**What the exercise asks**
Starting at the line that holds "estop_rec: 4" and stopping at the line that holds "setup | 78 | 61 |", restate the records below word for word, with both of those lines included.

---*---

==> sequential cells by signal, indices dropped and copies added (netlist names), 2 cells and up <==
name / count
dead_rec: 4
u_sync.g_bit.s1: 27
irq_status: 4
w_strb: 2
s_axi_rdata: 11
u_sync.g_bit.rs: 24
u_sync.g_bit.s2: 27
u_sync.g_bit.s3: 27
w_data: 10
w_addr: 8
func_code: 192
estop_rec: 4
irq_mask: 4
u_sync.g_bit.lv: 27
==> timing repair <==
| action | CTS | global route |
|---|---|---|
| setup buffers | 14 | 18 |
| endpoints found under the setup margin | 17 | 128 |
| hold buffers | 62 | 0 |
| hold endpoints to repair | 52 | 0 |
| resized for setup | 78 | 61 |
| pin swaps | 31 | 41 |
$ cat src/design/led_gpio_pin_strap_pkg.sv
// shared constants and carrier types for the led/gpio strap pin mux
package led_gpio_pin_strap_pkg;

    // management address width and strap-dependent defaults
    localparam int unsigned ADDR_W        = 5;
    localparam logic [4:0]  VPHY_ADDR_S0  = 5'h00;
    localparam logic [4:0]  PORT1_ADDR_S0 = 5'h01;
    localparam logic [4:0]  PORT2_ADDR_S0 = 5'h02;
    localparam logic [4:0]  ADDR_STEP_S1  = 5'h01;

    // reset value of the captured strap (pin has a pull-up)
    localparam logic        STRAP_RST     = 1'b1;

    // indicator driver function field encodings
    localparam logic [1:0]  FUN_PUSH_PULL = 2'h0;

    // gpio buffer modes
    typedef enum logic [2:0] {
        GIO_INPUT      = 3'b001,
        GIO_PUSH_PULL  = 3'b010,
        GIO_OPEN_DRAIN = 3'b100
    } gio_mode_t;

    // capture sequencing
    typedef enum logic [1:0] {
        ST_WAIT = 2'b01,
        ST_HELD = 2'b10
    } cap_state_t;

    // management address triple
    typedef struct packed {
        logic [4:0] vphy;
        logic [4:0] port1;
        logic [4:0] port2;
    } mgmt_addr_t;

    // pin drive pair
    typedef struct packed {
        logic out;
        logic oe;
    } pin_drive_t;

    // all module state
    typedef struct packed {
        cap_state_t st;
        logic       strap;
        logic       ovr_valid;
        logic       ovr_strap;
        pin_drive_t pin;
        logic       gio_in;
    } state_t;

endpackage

---*---

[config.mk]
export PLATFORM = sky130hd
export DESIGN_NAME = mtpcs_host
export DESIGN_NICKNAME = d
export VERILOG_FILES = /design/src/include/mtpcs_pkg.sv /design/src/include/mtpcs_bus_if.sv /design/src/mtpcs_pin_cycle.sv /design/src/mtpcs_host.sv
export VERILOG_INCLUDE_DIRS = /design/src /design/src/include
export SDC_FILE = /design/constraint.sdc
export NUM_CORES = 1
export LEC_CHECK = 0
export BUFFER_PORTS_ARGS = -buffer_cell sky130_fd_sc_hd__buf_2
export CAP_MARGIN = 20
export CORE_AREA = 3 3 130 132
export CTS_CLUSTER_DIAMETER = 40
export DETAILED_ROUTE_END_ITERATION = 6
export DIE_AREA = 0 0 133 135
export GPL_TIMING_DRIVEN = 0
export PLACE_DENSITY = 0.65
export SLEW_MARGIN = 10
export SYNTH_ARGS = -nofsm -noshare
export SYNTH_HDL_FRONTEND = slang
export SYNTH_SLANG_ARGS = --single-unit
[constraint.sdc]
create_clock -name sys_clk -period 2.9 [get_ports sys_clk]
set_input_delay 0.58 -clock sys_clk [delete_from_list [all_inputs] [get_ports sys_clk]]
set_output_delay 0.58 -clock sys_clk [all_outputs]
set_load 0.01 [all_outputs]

---*---

**Response to the task**
estop_rec: 4
irq_mask: 4
u_sync.g_bit.lv: 27
==> timing repair <==
| action | CTS | global route |
|---|---|---|
| setup buffers | 14 | 18 |
| endpoints found under the setup margin | 17 | 128 |
| hold buffers | 62 | 0 |
| hold endpoints to repair | 52 | 0 |
| resized for setup | 78 | 61 |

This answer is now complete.